• _Records for the task_

*** Block opens ***

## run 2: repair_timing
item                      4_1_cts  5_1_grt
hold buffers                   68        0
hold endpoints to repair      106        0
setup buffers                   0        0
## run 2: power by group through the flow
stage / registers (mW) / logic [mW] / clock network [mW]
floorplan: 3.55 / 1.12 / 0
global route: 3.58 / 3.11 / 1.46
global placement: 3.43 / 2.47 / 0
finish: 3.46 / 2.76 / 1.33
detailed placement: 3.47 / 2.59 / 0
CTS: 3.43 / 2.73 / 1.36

*** Block closes ***
*** Block opens ***

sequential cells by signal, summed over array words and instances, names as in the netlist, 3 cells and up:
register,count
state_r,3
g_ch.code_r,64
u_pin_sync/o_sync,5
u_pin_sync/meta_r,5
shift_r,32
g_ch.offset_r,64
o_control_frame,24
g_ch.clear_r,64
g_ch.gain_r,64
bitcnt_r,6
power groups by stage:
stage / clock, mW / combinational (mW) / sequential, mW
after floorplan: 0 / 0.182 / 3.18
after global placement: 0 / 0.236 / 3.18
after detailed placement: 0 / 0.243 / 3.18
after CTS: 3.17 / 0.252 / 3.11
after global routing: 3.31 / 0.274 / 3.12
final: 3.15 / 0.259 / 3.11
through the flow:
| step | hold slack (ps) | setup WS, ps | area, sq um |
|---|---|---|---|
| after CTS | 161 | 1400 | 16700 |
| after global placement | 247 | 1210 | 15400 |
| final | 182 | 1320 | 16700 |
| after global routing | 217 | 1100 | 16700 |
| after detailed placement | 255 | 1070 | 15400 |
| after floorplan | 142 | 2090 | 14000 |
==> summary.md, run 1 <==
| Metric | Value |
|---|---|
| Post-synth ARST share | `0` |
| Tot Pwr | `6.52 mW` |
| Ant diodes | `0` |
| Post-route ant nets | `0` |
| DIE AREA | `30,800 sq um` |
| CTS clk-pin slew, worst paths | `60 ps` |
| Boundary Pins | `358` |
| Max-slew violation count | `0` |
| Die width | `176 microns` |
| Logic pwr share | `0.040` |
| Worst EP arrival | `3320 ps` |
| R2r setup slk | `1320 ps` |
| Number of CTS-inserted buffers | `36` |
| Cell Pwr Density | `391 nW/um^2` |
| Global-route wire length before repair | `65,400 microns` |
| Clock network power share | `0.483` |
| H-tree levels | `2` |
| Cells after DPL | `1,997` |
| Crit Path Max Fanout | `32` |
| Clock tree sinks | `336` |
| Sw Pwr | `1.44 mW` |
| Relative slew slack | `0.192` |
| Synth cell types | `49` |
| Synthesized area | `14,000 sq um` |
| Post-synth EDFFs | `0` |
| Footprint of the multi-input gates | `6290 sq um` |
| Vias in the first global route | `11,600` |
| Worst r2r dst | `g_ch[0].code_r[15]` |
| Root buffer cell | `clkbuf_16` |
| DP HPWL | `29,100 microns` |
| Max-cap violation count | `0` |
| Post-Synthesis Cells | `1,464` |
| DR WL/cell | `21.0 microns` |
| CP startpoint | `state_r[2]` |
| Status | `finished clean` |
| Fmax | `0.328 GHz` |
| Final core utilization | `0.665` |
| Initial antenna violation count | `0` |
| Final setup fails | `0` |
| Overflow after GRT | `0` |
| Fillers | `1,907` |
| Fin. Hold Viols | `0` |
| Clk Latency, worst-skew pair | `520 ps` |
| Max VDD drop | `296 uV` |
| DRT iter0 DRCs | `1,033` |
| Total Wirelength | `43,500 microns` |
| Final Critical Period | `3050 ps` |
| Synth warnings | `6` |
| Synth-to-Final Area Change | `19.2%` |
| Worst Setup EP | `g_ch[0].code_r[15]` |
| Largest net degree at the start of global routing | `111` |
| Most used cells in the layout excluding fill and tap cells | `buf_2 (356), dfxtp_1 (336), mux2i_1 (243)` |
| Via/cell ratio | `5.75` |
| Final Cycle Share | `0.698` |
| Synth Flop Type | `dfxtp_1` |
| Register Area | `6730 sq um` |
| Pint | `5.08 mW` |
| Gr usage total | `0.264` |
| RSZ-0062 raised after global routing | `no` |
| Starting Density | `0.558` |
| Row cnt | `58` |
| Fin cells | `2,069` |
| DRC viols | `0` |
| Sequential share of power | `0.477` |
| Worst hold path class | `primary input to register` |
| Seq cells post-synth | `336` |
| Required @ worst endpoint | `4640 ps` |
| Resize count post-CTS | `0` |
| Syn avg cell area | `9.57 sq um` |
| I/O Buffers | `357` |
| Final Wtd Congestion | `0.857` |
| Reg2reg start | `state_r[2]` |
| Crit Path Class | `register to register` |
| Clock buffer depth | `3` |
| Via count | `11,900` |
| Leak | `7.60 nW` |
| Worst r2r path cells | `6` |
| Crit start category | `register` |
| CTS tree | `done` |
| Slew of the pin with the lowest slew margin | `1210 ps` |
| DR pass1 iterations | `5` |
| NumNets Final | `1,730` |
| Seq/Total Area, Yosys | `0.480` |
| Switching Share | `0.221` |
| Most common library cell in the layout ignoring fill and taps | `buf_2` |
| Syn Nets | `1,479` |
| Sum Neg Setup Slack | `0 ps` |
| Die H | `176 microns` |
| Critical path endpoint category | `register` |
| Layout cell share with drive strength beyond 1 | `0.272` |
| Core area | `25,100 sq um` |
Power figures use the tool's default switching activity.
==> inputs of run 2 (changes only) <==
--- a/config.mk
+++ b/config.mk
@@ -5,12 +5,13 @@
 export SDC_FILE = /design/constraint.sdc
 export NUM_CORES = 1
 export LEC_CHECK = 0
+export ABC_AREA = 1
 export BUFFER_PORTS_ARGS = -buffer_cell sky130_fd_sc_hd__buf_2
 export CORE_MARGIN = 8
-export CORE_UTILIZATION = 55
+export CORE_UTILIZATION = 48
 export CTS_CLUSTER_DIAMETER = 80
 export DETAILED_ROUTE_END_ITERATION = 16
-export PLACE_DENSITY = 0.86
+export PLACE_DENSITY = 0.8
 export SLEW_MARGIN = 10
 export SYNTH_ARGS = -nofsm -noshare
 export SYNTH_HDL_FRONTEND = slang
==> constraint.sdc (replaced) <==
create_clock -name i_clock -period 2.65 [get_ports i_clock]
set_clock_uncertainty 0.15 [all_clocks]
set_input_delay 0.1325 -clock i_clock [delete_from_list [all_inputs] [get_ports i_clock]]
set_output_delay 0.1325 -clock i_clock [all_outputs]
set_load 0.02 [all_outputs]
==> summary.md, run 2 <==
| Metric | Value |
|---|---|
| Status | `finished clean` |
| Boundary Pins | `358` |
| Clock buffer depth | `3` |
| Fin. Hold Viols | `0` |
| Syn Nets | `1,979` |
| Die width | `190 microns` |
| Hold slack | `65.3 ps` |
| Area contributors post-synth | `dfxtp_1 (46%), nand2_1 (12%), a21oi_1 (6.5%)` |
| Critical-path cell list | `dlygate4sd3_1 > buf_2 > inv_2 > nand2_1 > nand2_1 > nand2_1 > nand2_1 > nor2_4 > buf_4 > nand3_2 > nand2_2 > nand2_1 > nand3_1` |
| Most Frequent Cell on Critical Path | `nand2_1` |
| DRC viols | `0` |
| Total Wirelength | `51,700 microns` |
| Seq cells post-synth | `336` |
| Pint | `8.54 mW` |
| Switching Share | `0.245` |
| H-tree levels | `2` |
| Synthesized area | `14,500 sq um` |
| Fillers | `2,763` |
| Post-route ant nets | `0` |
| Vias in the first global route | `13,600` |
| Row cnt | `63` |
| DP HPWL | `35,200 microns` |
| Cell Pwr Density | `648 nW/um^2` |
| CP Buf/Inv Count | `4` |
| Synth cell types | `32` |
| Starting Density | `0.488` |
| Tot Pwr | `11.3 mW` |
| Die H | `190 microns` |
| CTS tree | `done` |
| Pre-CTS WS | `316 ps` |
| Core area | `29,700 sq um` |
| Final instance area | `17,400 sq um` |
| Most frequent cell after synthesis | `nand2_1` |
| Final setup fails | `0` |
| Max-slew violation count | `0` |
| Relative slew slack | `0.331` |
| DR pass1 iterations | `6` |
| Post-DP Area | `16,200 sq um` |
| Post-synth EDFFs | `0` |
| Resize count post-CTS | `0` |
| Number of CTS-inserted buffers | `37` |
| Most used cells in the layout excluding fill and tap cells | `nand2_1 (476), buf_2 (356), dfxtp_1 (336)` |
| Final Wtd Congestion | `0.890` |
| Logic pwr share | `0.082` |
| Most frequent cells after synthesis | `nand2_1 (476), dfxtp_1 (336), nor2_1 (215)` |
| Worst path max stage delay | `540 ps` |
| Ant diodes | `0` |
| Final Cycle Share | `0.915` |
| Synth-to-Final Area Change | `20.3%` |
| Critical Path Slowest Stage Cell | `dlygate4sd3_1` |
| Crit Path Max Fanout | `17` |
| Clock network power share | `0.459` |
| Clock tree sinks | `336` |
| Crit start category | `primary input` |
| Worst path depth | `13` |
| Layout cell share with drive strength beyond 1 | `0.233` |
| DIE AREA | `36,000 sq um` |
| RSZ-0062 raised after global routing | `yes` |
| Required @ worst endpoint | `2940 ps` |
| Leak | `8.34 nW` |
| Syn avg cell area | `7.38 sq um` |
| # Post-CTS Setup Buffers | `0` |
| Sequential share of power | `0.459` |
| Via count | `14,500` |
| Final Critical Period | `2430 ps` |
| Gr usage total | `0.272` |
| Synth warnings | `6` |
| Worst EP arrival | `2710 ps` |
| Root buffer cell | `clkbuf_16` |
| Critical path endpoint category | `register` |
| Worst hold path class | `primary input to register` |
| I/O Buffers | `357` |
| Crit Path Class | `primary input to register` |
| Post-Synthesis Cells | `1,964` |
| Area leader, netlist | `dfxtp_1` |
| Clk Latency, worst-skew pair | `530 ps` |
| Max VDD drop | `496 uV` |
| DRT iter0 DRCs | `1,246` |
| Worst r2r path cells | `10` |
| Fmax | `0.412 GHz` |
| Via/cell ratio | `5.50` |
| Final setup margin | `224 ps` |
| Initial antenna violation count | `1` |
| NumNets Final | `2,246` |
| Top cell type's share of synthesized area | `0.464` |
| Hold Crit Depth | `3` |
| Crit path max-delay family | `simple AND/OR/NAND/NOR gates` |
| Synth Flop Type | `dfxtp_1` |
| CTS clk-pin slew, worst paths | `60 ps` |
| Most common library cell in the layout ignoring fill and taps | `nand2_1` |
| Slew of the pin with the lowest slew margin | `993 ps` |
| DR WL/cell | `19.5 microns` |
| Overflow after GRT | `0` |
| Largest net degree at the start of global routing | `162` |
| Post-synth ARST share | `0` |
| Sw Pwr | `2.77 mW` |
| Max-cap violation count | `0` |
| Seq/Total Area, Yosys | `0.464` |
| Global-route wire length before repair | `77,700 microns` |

*** Block closes ***

• _Prompt_
Would you copy out exactly the lines above that start at the one containing "o_control_frame,24" and end at the one containing "area, sq um |", inclusive?

• _Answer box_
o_control_frame,24
g_ch.clear_r,64
g_ch.gain_r,64
bitcnt_r,6
power groups by stage:
stage / clock, mW / combinational (mW) / sequential, mW
after floorplan: 0 / 0.182 / 3.18
after global placement: 0 / 0.236 / 3.18
after detailed placement: 0 / 0.243 / 3.18
after CTS: 3.17 / 0.252 / 3.11
after global routing: 3.31 / 0.274 / 3.12
final: 3.15 / 0.259 / 3.11
through the flow:
| step | hold slack (ps) | setup WS, ps | area, sq um |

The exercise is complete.